One of five stories in the series, “Hello, Joe: How Biden policies may be felt in Arizona.”
WASHINGTON – President-elect Joe Biden has promised to roll back many of the Trump administration’s restrictive immigration policies when he takes office next month.
He’s got his work cut out for him.
While President Donald Trump’s signature – and likely most enduring – immigration policy is the still-in-progress southern border wall, he has touched virtually every part of the immigration issue, beginning with day one of his presidency four years ago.
“What haven’t they done?” asked Sarah Pierce, a policy analyst at the Migration Policy Institute.
“They have entirely shut down the southern border, they have revitalized interior enforcement, they have sped up the immigration courts and increased the number of deportation orders they issue,” Pierce said.
“They’ve tightened the legal immigration system and generally made life really uncomfortable for both legal and illegal immigrants in the United States,” she said.
But many of Trump’s plans have been blocked by courts, and others are vulnerable to being reversed by executive order or shifts in agency policy – because that’s how many of them were enacted by the current administration.
Biden said during his campaign that he would target many of those policies with his own executive orders, raising the cap on the number of refugees the U.S. will accept in a year, reversing the “Muslim ban” that severely limited immigrants from largely Islamic countries and ending the national emergency declaration that allowed construction of the border wall.
Biden has also said he will push Congress for comprehensive immigration reform legislation that could include a pathway to citizenship for the estimated 11 million undocumented immigrants in the U.S. and would codify the Deferred Action for Childhood Arrivals program in law.
DACA, which was enacted through a memo by President Barack Obama, was one of Trump’s first targets. But Trump’s efforts to overturn it have been blocked by courts so far.
For immigration advocates like Jose Patiño, undoing the past four years of a Trump presidency is just the first step toward a return to normal. The ultimate goal is sweeping immigration reform.
Patiño, the policy director at the community group Aliento, acknowledges that the White House can only do so much. Voters must continue to pressure politicians to get the policy outcomes they want.

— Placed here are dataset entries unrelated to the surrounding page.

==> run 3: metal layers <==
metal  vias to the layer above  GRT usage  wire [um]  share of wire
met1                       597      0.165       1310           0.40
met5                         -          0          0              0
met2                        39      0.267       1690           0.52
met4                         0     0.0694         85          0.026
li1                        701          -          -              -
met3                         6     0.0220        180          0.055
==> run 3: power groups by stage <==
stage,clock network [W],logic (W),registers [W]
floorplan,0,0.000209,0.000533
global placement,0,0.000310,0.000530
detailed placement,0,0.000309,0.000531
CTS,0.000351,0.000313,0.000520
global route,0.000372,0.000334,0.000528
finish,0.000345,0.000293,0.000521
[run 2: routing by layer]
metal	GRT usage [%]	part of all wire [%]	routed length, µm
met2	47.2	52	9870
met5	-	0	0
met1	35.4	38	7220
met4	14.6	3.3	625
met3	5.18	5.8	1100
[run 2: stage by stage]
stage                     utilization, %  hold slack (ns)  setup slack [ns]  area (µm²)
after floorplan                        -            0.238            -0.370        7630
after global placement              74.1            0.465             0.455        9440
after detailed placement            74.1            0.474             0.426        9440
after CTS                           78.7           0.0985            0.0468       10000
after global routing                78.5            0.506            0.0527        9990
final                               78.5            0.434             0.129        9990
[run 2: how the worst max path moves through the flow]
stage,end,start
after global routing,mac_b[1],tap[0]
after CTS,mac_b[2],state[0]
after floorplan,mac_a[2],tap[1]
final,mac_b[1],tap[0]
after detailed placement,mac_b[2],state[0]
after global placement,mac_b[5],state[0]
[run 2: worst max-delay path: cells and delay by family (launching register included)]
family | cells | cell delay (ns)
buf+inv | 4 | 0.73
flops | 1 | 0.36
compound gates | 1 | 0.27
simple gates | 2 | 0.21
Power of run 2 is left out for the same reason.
`src/rtl/shake_pkg.sv`:
```
// shake_pkg: shared types and constants for the SHAKE permutation scheduler.
//   sched_state_t : scheduler FSM states
//   KECCAK_ROUNDS : rounds in one Keccak-f[1600] permutation
package shake_pkg;

    localparam int KECCAK_ROUNDS = 24;

    typedef enum logic [1:0] {
        IDLE     = 2'd0,
        ROUND    = 2'd1,
        WAIT_BLK = 2'd2,
        DONE     = 2'd3
    } sched_state_t;

endpackage

```
`src/rtl/shake_round_cnt.sv`:
```
// shake_round_cnt: round index counter for one permutation.
// Counts 0..NUM_ROUNDS-1 while i_en is high and wraps back to 0 after the
// last round, so the next permutation always starts from round 0.
//   clk    : clock, rising edge
//   rst    : synchronous reset, active-low
//   i_clr  : force index to 0 (priority over i_en)
//   i_en   : advance one round
//   o_idx  : current round index
//   o_last : index is NUM_ROUNDS-1
module shake_round_cnt #(
    parameter int NUM_ROUNDS = 24,
    parameter int CNT_WIDTH  = $clog2(NUM_ROUNDS)
) (
    input  logic                 clk,
    input  logic                 rst,
    input  logic                 i_clr,
    input  logic                 i_en,
    output logic [CNT_WIDTH-1:0] o_idx,
    output logic                 o_last
);

    logic [CNT_WIDTH-1:0] r_idx;
    logic                 w_last;

    assign w_last = (r_idx == CNT_WIDTH'(NUM_ROUNDS - 1));

    always_ff @(posedge clk) begin
        if (!rst) begin
            r_idx <= '0;
        end else if (i_clr) begin
            r_idx <= '0;
        end else if (i_en) begin
            r_idx <= w_last ? '0 : r_idx + CNT_WIDTH'(1);
        end
    end

    assign o_idx  = r_idx;
    assign o_last = w_last;

endmodule

```
`src/rtl/shake_perm_sched.sv`:
```
// shake_perm_sched: sequences Keccak-f[1600] rounds for a SHAKE run.
// Runs n_perm permutations back to back, pausing between them in WAIT_BLK
// until the absorb/squeeze datapath signals blk_valid.
// Optional feature macro: SHAKE_SCHED_STALL_EN adds the stall port, which
// freezes the round sequence while in ROUND.
//   clk, rst         : clock; synchronous active-low reset
//   start, n_perm    : begin a run of max(n_perm,1) permutations (IDLE only)
//   abort            : cancel the run, return to IDLE without pulses
//   blk_valid        : next rate block ready (accepted while blk_req=1)
//   stall            : freeze rounds (only with SHAKE_SCHED_STALL_EN)
//   busy             : run in progress
//   round_en         : apply one round this cycle
//   round_idx        : round-constant index
//   round_first/last : first / last round of a permutation
//   blk_req          : waiting for the next block
//   perm_done        : pulse after each permutation's last round
//   perm_cnt         : permutations completed in this run
//   done             : pulse when the run completes
module shake_perm_sched
    import shake_pkg::*;
#(
    parameter int NUM_ROUNDS = KECCAK_ROUNDS,
    parameter int CNT_WIDTH  = $clog2(NUM_ROUNDS),
    parameter int PERM_WIDTH = 16
) (
    input  logic                  clk,
    input  logic                  rst,
    input  logic                  start,
    input  logic [PERM_WIDTH-1:0] n_perm,
    input  logic                  abort,
    input  logic                  blk_valid,
`ifdef SHAKE_SCHED_STALL_EN
    input  logic                  stall,
`endif
    output logic                  busy,
    output logic                  round_en,
    output logic [CNT_WIDTH-1:0]  round_idx,
    output logic                  round_first,
    output logic                  round_last,
    output logic                  blk_req,
    output logic                  perm_done,
    output logic [PERM_WIDTH-1:0] perm_cnt,
    output logic                  done
);

    sched_state_t          r_state;
    sched_state_t          w_next_state;
    logic [PERM_WIDTH-1:0] r_n_perm;
    logic [PERM_WIDTH-1:0] r_perm_cnt;
    logic                  r_perm_done;

    logic                  w_stall;
    logic                  w_adv;
    logic                  w_cnt_last;
    logic                  w_cnt_clr;
    logic                  w_start_acc;
    logic                  w_final;
    logic [CNT_WIDTH-1:0]  w_idx;

`ifdef SHAKE_SCHED_STALL_EN
    assign w_stall = stall;
`else
    assign w_stall = 1'b0;
`endif

    // A round is actually applied only in ROUND and when not frozen.
    assign w_adv       = (r_state == ROUND) && !w_stall;
    assign w_start_acc = (r_state == IDLE) && start && !abort;
    assign w_cnt_clr   = abort || w_start_acc;

    // The permutation finishing now is the last one of the run.
    assign w_final = (({1'b0, r_perm_cnt} + (PERM_WIDTH + 1)'(1)) == {1'b0, r_n_perm});

    shake_round_cnt #(
        .NUM_ROUNDS (NUM_ROUNDS),
        .CNT_WIDTH  (CNT_WIDTH)
    ) u_round_cnt (
        .clk    (clk),
        .rst    (rst),
        .i_clr  (w_cnt_clr),
        .i_en   (w_adv),
        .o_idx  (w_idx),
        .o_last (w_cnt_last)
    );

    always_ff @(posedge clk) begin
        if (!rst) begin
            r_state <= IDLE;
        end else begin
            r_state <= w_next_state;
        end
    end

    always_comb begin
        w_next_state = r_state;
        busy         = (r_state != IDLE);
        round_en     = w_adv;
        round_idx    = w_idx;
        round_first  = w_adv && (w_idx == '0);
        round_last   = w_adv && w_cnt_last;
        blk_req      = (r_state == WAIT_BLK);
        perm_done    = r_perm_done;
        perm_cnt     = r_perm_cnt;
        // An abort landing in the DONE cycle suppresses the completion pulse.
        done         = (r_state == DONE) && !abort;

        case (r_state)
            IDLE: begin
                if (start) w_next_state = ROUND;
            end
            ROUND: begin
                if (w_adv && w_cnt_last) w_next_state = w_final ? DONE : WAIT_BLK;
            end
            WAIT_BLK: begin
                if (blk_valid) w_next_state = ROUND;
            end
            DONE: begin
                w_next_state = IDLE;
            end
            default: begin
                w_next_state = IDLE;
            end
        endcase

        if (abort) w_next_state = IDLE;
    end

    always_ff @(posedge clk) begin
        if (!rst) begin
            r_n_perm    <= PERM_WIDTH'(1);
            r_perm_cnt  <= '0;
            r_perm_done <= 1'b0;
        end else begin
            r_perm_done <= w_adv && w_cnt_last && !abort;
            if (abort) begin
                r_perm_cnt <= '0;
            end else if (w_start_acc) begin
                r_perm_cnt <= '0;
                r_n_perm   <= (n_perm == '0) ? PERM_WIDTH'(1) : n_perm;
            end else if (w_adv && w_cnt_last && (r_perm_cnt != '1)) begin
                // Saturating: the count must never wrap back to zero.
                r_perm_cnt <= r_perm_cnt + PERM_WIDTH'(1);
            end
        end
    end

endmodule

```
`config.mk`:
```
export PLATFORM = sky130hd
export DESIGN_NAME = shake_perm_sched
export DESIGN_NICKNAME = d
export VERILOG_FILES = /design/src/rtl/shake_pkg.sv /design/src/rtl/shake_round_cnt.sv /design/src/rtl/shake_perm_sched.sv
export SDC_FILE = /design/constraint.sdc
export NUM_CORES = 1
export LEC_CHECK = 0
export ABC_CLOCK_PERIOD_IN_PS = 3200
export CORE_UTILIZATION = 47
export DETAILED_ROUTE_END_ITERATION = 10
export PLACE_DENSITY = 0.83
export SYNTH_ARGS = -nofsm -noshare
export SYNTH_HDL_FRONTEND = slang
export SYNTH_SLANG_ARGS = --single-unit
```
`constraint.sdc`:
```
create_clock -name clk -period 3.2 [get_ports clk]
set_input_delay 0.64 -clock clk [delete_from_list [all_inputs] [get_ports clk]]
set_output_delay 0.64 -clock clk [all_outputs]
set_load 0.02 [all_outputs]
```
==> reports/qor.tcl, run 1 <==
set qor(outcome) {finished with violations}
set qor(violated_checks) {design-rule violations}
set qor(clock_tree.htree_level_count) 2
set qor(via_count) 2137
set qor(cellPowerDensity_nw_per_um2) 338
set qor(place_congestion) 0.895
set qor(worst_slew_margin_rel_pct) 51.2
set qor(die_y_um) 71.2
set qor(dp_worst_setup_slack_ns) 0.692
set qor(path_clk_slew_ns) 0.08
set qor(synth-warning-count) 0
set qor(fin_crit_ns) 2.81
set qor(synth.yosys.seq_area_share_pct) 35.6
set qor(arr_time_crit_path_ns) 2.17
set qor(post_synth_num_cell_types) 44
set qor(post_cts_resize_count) 0
set qor(endpoint_kind) {output port}
set qor(final-max-slew-violation-count) 0
set qor(layout.cells.non_filler) 380
set qor(layout_setup_ws_ns) 0.387
set qor(mappedNetlistNets) 309
set qor(pin_count_of_the_biggest_net_entering_global_routing) 22
set qor(detail-route-antenna-nets) 0
set qor(regToRegSetupSlack_ns) 0.67
set qor(drt-wirelength-per-cell_um) 13.7
set qor(synth.ff_latch_count) 40
set qor(grt_pass1_vias) 1917
set qor(synthesis.area_um2) 2250
set qor(regToRegEndpoint) {perm_cnt[3]$_SDFFE_PP0P_}
set qor(die_width_um) 71.2
set qor(drt-total-wl_um) 5220
set qor(global_route_wire_length_before_repair_um) 8880
set qor(worstHoldStart) {r_n_perm[14]$_SDFFE_PN0P_}
set qor(place_area_um2) 2730
set qor(total_power_mw) 0.953
set qor(synth_cells) 285
set qor(grt_use_total_pct) 22.3
set qor(final_core_util_pct) 63.0
set qor(dp_hpwl_um) 3940
set qor(max_slew.worst_pin.slew_ns) 0.731
set qor(fillCellCount) 411
set qor(place_inst) 372
set qor(reg_to_reg_critical_path_startpoint) {perm_cnt[0]$_SDFFE_PP0P_}
set qor(drt-pass1-iter-count) 7
set qor(clock-root-buffer) {sky130_fd_sc_hd__clkbuf_8}
set qor(timing.setup.critical_path_class) {reg -> out}
set qor(worst_clock_skew_ns) 0.00665
set qor(syn2layout_area_growth_pct) 25.3
set qor(reg2reg_depth) 7
set qor(die-area_um2) 5070
set qor(critical_path_required_ns) 2.56
set qor(vdd_ir_drop_max_v) 0.000207
set qor(cts_buffers) 5
set qor(worst_hold_slack_ns) 0.480
set qor(cts_buffer_depth) 2
set qor(post_cts.repair.setup_buffers) 0
set qor(holdBufCountCts) 0
set qor(drt-initial-drc-count) 166
set qor(finalInstanceArea_um2) 2820
set qor(antenna-diode-count) 0
set qor(place.port_buffers) 48
set qor(grt_setup_unrepaired) {false}
set qor(worstHoldPathCells) 2
set qor(globalRouteOverflowTotal) 0
set qor(synth_enable_flop_cells) 0
set qor(worstHoldPathType) {reg -> reg}
set qor(postSynthAreaPerCell_um2) 7.89
set qor(finalSetupTns_ns) 0
set qor(worst_hold_path.endpoint) {r_n_perm[14]$_SDFFE_PN0P_}
set qor(fp.coreArea_um2) 4470
set qor(p_leak_nw) 0.948
set qor(worst_skew_pair.late_latency_ns) 0.30
set qor(cap_violations) 0
set qor(fin_nets) 351
set qor(area_of_combinational_cells_with_multiple_inputs_um2) 1340
set qor(numClockSinks) 40
set qor(number_of_placement_rows) 24
set qor(period_share_pct) 87.9
set qor(yosys_most_used_dff) {sky130_fd_sc_hd__dfxtp_1}
set qor(final_hold_vio_count) 0
set qor(synth-async-reset-ratio_pct) 0
set qor(setup.worst_path.start_class) {flop}
set qor(vias_per_cell) 5.62
set qor(io_pins) 49
set qor(tritoncts_clock_tree) {yes}
set qor(finalSetupViolCount) 0
set qor(route.detailed.drc) 2
set qor(max_clock_freq_mhz) 356
set qor(initial_antenna_violation_count) 0
set qor(floorplan.initialDensity_pct) 50.3
set qor(largest_fanout_on_the_critical_path) 6
set qor(regArea_um2) 801
set qor(post_route_cells_drive_above_1_share_pct) 5.79
==> flip-flops by register name (all words and copies together), names as in the netlist <==
register / cells
perm_cnt: 16
perm_done: 1
u_round_cnt.o_idx: 5
r_n_perm: 16
r_state: 2
==> synthesized netlist by cell type (all sizes together) (2+ instances only) <==
cell,number,share of area [%]
xor2,20,7.8
inv,8,1.3
o31ai,2,0.67
a21oi,10,2.4
nand2,54,9.0
ha,3,1.7
a21boi,15,5.0
a31oi,2,0.56
nor2b,2,0.56
nor3,10,2.2
nor4,7,1.9
nand3,10,2.2
xnor2,14,5.5
or4,2,0.83
dfxtp,40,36
o21ai,5,1.1
nand2b,4,1.1
and4,4,1.7
nand4,10,3.1
buf,7,2.3
nand3b,2,0.67
nor2,30,5.0
a21o,2,0.67
clkbuf,8,1.3
==> cells by family after synthesis <==
logic type                 after synthesis  synth area share [%]
AOI/OAI and AO/OA                       43                  13.6
and+or+nand+nor                        141                  30.5
DFF                                     40                  35.6
buffers and inverters                   23                  4.95
xor gates and xnor gates                34                  13.2
adders and majority gates                3                  1.67
muxes                                    1                 0.445
==> layout make-up <==
cell class / count / share of cell area (%)
timing repair buffer: 50 / 17.6
clock buffer: 6 / 2.58
multi-input combinational: 222 / 47.5
tap: 52 / 2.31
clock inverter: 2 / 0.577
sequential: 40 / 28.4
inverter: 8 / 1.07
==> worst max-delay path by stage <==
stage                                      start                        to  slack (ns)  cells past startpoint
2_1_floorplan           perm_cnt[0]$_SDFFE_PP0P_  perm_cnt[2]$_SDFFE_PP0P_        0.81                      9
3_3_place_gp                               abort                      done        0.74                      3
3_5_place_dp            perm_cnt[0]$_SDFFE_PP0P_  perm_cnt[3]$_SDFFE_PP0P_        0.69                      7
4_1_cts        u_round_cnt.o_idx[0]$_SDFFE_PP0P_                round_last        0.42                      5
5_1_grt        u_round_cnt.o_idx[0]$_SDFFE_PP0P_                round_last        0.28                      5
6_report       u_round_cnt.o_idx[0]$_SDFFE_PP0P_                round_last        0.39                      5
==> routing by layer <==
layer / routed length, um / global-route usage (%) / part of all wire [%]
met4: 85 / 7.33 / 1.6
met3: 251 / 5.84 / 4.8
met5: 0 / 0 / 0
met2: 2460 / 36.8 / 47
met1: 2430 / 28.4 / 47
==> worst max-delay path: stages (launching register included) <==
cell and delay [ns]:
sky130_fd_sc_hd__dfxtp_1 0.42, sky130_fd_sc_hd__ha_1 0.25, sky130_fd_sc_hd__and4b_1 0.28, sky130_fd_sc_hd__nand2_1 0.12
sky130_fd_sc_hd__inv_1 0.17, sky130_fd_sc_hd__clkdlybuf4s50_1 0.63
==> layout by cell type, fill, tap and decap left out, types with 2 or more instances in the layout <==
master	n
sky130_fd_sc_hd__a21boi_0	15
sky130_fd_sc_hd__a21o_1	2
sky130_fd_sc_hd__a21oi_1	9
sky130_fd_sc_hd__a31oi_1	2
sky130_fd_sc_hd__and4_2	3
sky130_fd_sc_hd__buf_4	2
sky130_fd_sc_hd__clkbuf_8	5
sky130_fd_sc_hd__clkdlybuf4s50_1	48
sky130_fd_sc_hd__dfxtp_1	40
sky130_fd_sc_hd__ha_1	3
sky130_fd_sc_hd__inv_1	8
sky130_fd_sc_hd__nand2_1	54
sky130_fd_sc_hd__nand2b_1	4
sky130_fd_sc_hd__nand3_1	10
sky130_fd_sc_hd__nand3b_1	2
sky130_fd_sc_hd__nand4_1	9
sky130_fd_sc_hd__nor2_1	30
sky130_fd_sc_hd__nor2b_1	2
sky130_fd_sc_hd__nor3_1	10
sky130_fd_sc_hd__nor4_1	7
sky130_fd_sc_hd__o21ai_0	5
sky130_fd_sc_hd__o31ai_1	2
sky130_fd_sc_hd__xnor2_1	14
sky130_fd_sc_hd__xor2_1	20
==> where the power goes <==
group	switching (mW)	total [mW]	internal (mW)	leakage (nW)
Clock	0.183	0.338	0.155	0.0414
Sequential	0.0110	0.519	0.508	0.324
Combinational	0.0455	0.0958	0.0503	0.583
Total	0.239	0.953	0.713	0.948
No activity file was read; power rests on OpenSTA's default activity.
==> run 2: changes to the inputs <==
Settings changed: CORE_UTILIZATION 47 to 51, PLACE_DENSITY 0.83 to 0.88.
==> reports/qor.tcl, run 2 (synthesis gave the netlist of run 1 again) <==
set qor(largest_fanout_on_the_critical_path) 6 ;# unchanged
set qor(die_y_um) 68.4 ;# was 71.2 um
set qor(via_count) 2141 ;# was 2137
set qor(setup.worst_path.start_class) {flop} ;# unchanged
set qor(die-area_um2) 4680 ;# was 5070 um2
set qor(fin_nets) 351 ;# unchanged
set qor(detail-route-antenna-nets) 0 ;# unchanged
set qor(clock-root-buffer) {sky130_fd_sc_hd__clkbuf_8} ;# unchanged
set qor(vias_per_cell) 5.66 ;# was 5.62
set qor(worst_hold_path.endpoint) {r_n_perm[13]$_SDFFE_PN0P_} ;# was r_n_perm[14]$_SDFFE_PN0P_
set qor(global_route_wire_length_before_repair_um) 8240 ;# was 8880 um
set qor(reg_to_reg_critical_path_startpoint) {perm_cnt[0]$_SDFFE_PP0P_} ;# unchanged
set qor(place_congestion) 0.873 ;# was 0.895
set qor(cellPowerDensity_nw_per_um2) 359 ;# was 338 nW/um2
set qor(reg2reg_depth) 7 ;# unchanged
set qor(max_slew.worst_pin.slew_ns) 0.742 ;# was 0.731 ns
set qor(worstHoldStart) {r_n_perm[13]$_SDFFE_PN0P_} ;# was r_n_perm[14]$_SDFFE_PN0P_
set qor(most-common-layout-cells) {sky130_fd_sc_hd__nand2_1 (54), sky130_fd_sc_hd__clkdlybuf4s50_1 (48), sky130_fd_sc_hd__dfxtp_1 (40)} ;# unchanged
set qor(drt-pass1-iter-count) 4 ;# was 7
set qor(drt-wirelength-per-cell_um) 13.5 ;# was 13.7 um
set qor(post_cts_resize_count) 0 ;# unchanged
set qor(grt_pass1_vias) 1819 ;# was 1917
set qor(path_clk_slew_ns) 0.07 ;# was 0.08 ns
set qor(antenna-diode-count) 0 ;# unchanged
set qor(place_inst) 370 ;# was 372
set qor(holdBufCountCts) 0 ;# unchanged
set qor(fp.coreArea_um2) 4120 ;# was 4470 um2
set qor(initial_antenna_violation_count) 0 ;# unchanged
set qor(floorplan.initialDensity_pct) 54.7 ;# was 50.3%
set qor(period_share_pct) 87.3 ;# was 87.9%
set qor(dp_hpwl_um) 3850 ;# was 3940 um
set qor(cap_violations) 0 ;# unchanged
set qor(drt-initial-drc-count) 145 ;# was 166
set qor(post_route_cells_drive_above_1_share_pct) 5.79 ;# unchanged
set qor(arr_time_crit_path_ns) 2.15 ;# was 2.17 ns
set qor(finalInstanceArea_um2) 2830 ;# was 2820 um2
set qor(drt-total-wl_um) 5120 ;# was 5220 um
set qor(endpoint_kind) {output port} ;# unchanged
set qor(clock_tree.htree_level_count) 2 ;# unchanged
set qor(regToRegSetupSlack_ns) 0.63 ;# was 0.67 ns
set qor(grt_use_total_pct) 23.8 ;# was 22.3%
set qor(pin_count_of_the_biggest_net_entering_global_routing) 22 ;# unchanged
set qor(grt_setup_unrepaired) {false} ;# unchanged
set qor(final_hold_vio_count) 0 ;# unchanged
set qor(regToRegEndpoint) {perm_cnt[3]$_SDFFE_PP0P_} ;# unchanged
set qor(finalSetupViolCount) 0 ;# unchanged
set qor(critical-path-slowest-cell) {sky130_fd_sc_hd__clkdlybuf4s50_1} ;# unchanged
set qor(globalRouteOverflowTotal) 0 ;# unchanged
set qor(final-max-slew-violation-count) 0 ;# unchanged
set qor(route.detailed.drc) 0 ;# was 2
set qor(worst_skew_pair.late_latency_ns) 0.30 ;# about the same
set qor(layout_setup_ws_ns) 0.405 ;# was 0.387 ns
set qor(tritoncts_clock_tree) {yes} ;# unchanged
set qor(cp_slowest_stage_delay_ns) 0.63 ;# about the same
set qor(layout.cells.most_common) {sky130_fd_sc_hd__nand2_1} ;# unchanged
set qor(cts_buffers) 5 ;# unchanged
set qor(numClockSinks) 40 ;# unchanged
set qor(worstHoldPathType) {reg -> reg} ;# unchanged
set qor(fillCellCount) 350 ;# was 411
set qor(critical_path_required_ns) 2.56 ;# about the same
set qor(die_width_um) 68.4 ;# was 71.2 um
set qor(cts_buffer_depth) 2 ;# unchanged
set qor(number_of_placement_rows) 23 ;# was 24
set qor(dp_worst_setup_slack_ns) 0.702 ;# was 0.692 ns
set qor(place_area_um2) 2730 ;# about the same
set qor(finalSetupTns_ns) 0 ;# unchanged
set qor(layout.cells.non_filler) 378 ;# was 380
set qor(area_of_combinational_cells_with_multiple_inputs_um2) 1340 ;# unchanged
set qor(timing.setup.critical_path_class) {reg -> out} ;# unchanged
set qor(syn2layout_area_growth_pct) 26.0 ;# was 25.3%
set qor(place.port_buffers) 48 ;# unchanged
set qor(p_leak_nw) 0.962 ;# was 0.948 nW
set qor(vdd_ir_drop_max_v) 0.000211 ;# was 0.000207 V
set qor(path_cells) {ha_1, and4b_1, nand2_1, inv_1, clkdlybuf4s50_1} ;# unchanged
set qor(regArea_um2) 801 ;# unchanged
set qor(max_clock_freq_mhz) 358 ;# was 356 MHz
set qor(outcome) {complete, no violations} ;# was finished with violations
set qor(worst_clock_skew_ns) 0.00464 ;# was 0.00665 ns
set qor(worstHoldPathCells) 2 ;# unchanged
set qor(worst_slew_margin_rel_pct) 50.4 ;# was 51.2%
set qor(fin_crit_ns) 2.79 ;# was 2.81 ns
set qor(worst_hold_slack_ns) 0.486 ;# was 0.480 ns
set qor(io_pins) 49 ;# unchanged
set qor(post_cts.repair.setup_buffers) 0 ;# unchanged
==> run 2: area by class of cell <==
cell class | count | share of cell area (%)
repair buffers | 50 | 17.5
inverters | 8 | 1.06
clock buffers | 6 | 2.56
multi-input cells | 222 | 47.2
flip-flops and latches | 40 | 28.3
well taps | 50 | 2.21
clock inverters | 2 | 1.24
==> run 2: metrics by stage <==
step / power, mW / utilization, %
5_1_grt: 1.05 / 68.9
3_5_place_dp: 0.624 / 66.3
3_3_place_gp: 0.622 / 66.3
4_1_cts: 1.02 / 68.9
2_1_floorplan: 0.577 / -
6_report: 1.02 / 68.9
==> run 2: worst max-delay path by stage <==
stage	start	to	slack (ns)	depth (start not counted)
2_1_floorplan	perm_cnt[0]$_SDFFE_PP0P_	perm_cnt[2]$_SDFFE_PP0P_	0.81	9
3_3_place_gp	abort	done	0.74	3
3_5_place_dp	perm_cnt[0]$_SDFFE_PP0P_	perm_cnt[3]$_SDFFE_PP0P_	0.70	7
4_1_cts	u_round_cnt.o_idx[0]$_SDFFE_PP0P_	round_last	0.41	5
5_1_grt	u_round_cnt.o_idx[0]$_SDFFE_PP0P_	round_last	0.31	5
6_report	u_round_cnt.o_idx[0]$_SDFFE_PP0P_	round_last	0.41	5
==> run 2: where the power goes <==
part / switching (mW) / internal (mW)
Sequential: 0.0106 / 0.508
Combinational: 0.0448 / 0.0504
Clock: 0.174 / 0.231
==> run 2: routing by layer <==
layer  routed length (um)  global-route usage, %  vias up
met4                   81                   12.0        0
li1                     -                      -     1064
met3                  232                   3.67        8
met2                 2430                   35.5       59
met1                 2370                   32.8     1010
met5                    0                      0        -
==> run 2: critical path: cells and delay by family, from the launching register on <==
family / cells / cell delay [ns]
adders and majority gates: 1 / 0.24
buffers and inverters: 2 / 0.81
DFF: 1 / 0.41
and+or+nand+nor: 2 / 0.39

“There’s a lot of distractions out there,” Patiño said. “If we don’t work year-round educating people about the importance of elections and voting … it’s likely they’ll go back to sleep.”
Patiño welcomes Biden’s pledge to send Congress comprehensive immigration reform legislation on Day 1 of his presidency, but he recognizes that introducing bills and getting them through what could still be a GOP-controlled Senate are two different things.
“I don’t know if we’re going to be able to get any legislation like that,” he said.
And immigration will not be the only challenge the incoming administration will have to grapple with.
Biden said in November that his top priority will be the COVID-19 pandemic and the damage it has done to the economy. That was at the start of the latest surge, which has seen the number of daily confirmed cases top 17.6 million nationally, according to the Centers for Disease Control, and Arizona infections closing in on 500,000, according to the Arizona Department of Health Services.
The pandemic, and its toll on schools and businesses, has hammered the economy. An estimated 280,541 people were unemployed in Arizona in November, according to Bureau of Labor Statistics data, an unemployment rate of 7.8% – down from the high of 13.4% in April, but still one of the highest rates since 2012.
Even if Biden is able to change immigration policy through executive orders, memos and regulation, “much of Biden’s early political capital may be invested outside the immigration realm,” an MPI report said.
“What they are able to get done will depend on how easy each action is,” Pierce said. “So if there’s actions on his list that require minimal procedures and minimal logistical challenges, I think those are the items that are going to be ticked off.”
One thing he can halt, but not likely reverse, is Trump’s signature border wall.
“Obviously, he (Trump) has left his mark,” said Ira Mehlman, a spokesman for the Federation for American Immigration Reform, which supports tougher immigration policy. “He has constructed – by the time he leaves office – there’ll be approximately 450 miles of new border fencing constructed.”
Trump has also limited guest workers as immigrants and brokered deals with neighboring countries to hold migrants seeking asylum in the United States, Mehlman said. If Biden rescinds all those things, it may invite unqualified immigrants to enter the country and create chaos at the border, he said.
Mehlman said the Biden administration’s pro-immigrant stance may cause policy changes to the detriment of American workers struggling to find jobs in a pandemic-riddled economy.
Pierce disagrees.
“I think a lot of people are going to breathe a big sigh of relief, especially immigrants in the United States,” she said.
Pierce is confident that Biden will be able to do much, and quickly, since “A lot of Biden’s policies, many of which are focused on undoing Trump, can be done via executive authority.” The bigger problem, she said “is going to be bandwidth.” She compared the Biden agenda to Thanksgiving dinner: COVID-19 would be the turkey, climate action the potatoes, health care is the stuffing, and immigration might be the green beans.
The Biden administration “might not be able to get a lot done to move the system forward, but at the very least, it’ll stop the cascade of restrictive changes being put in place,” Pierce said.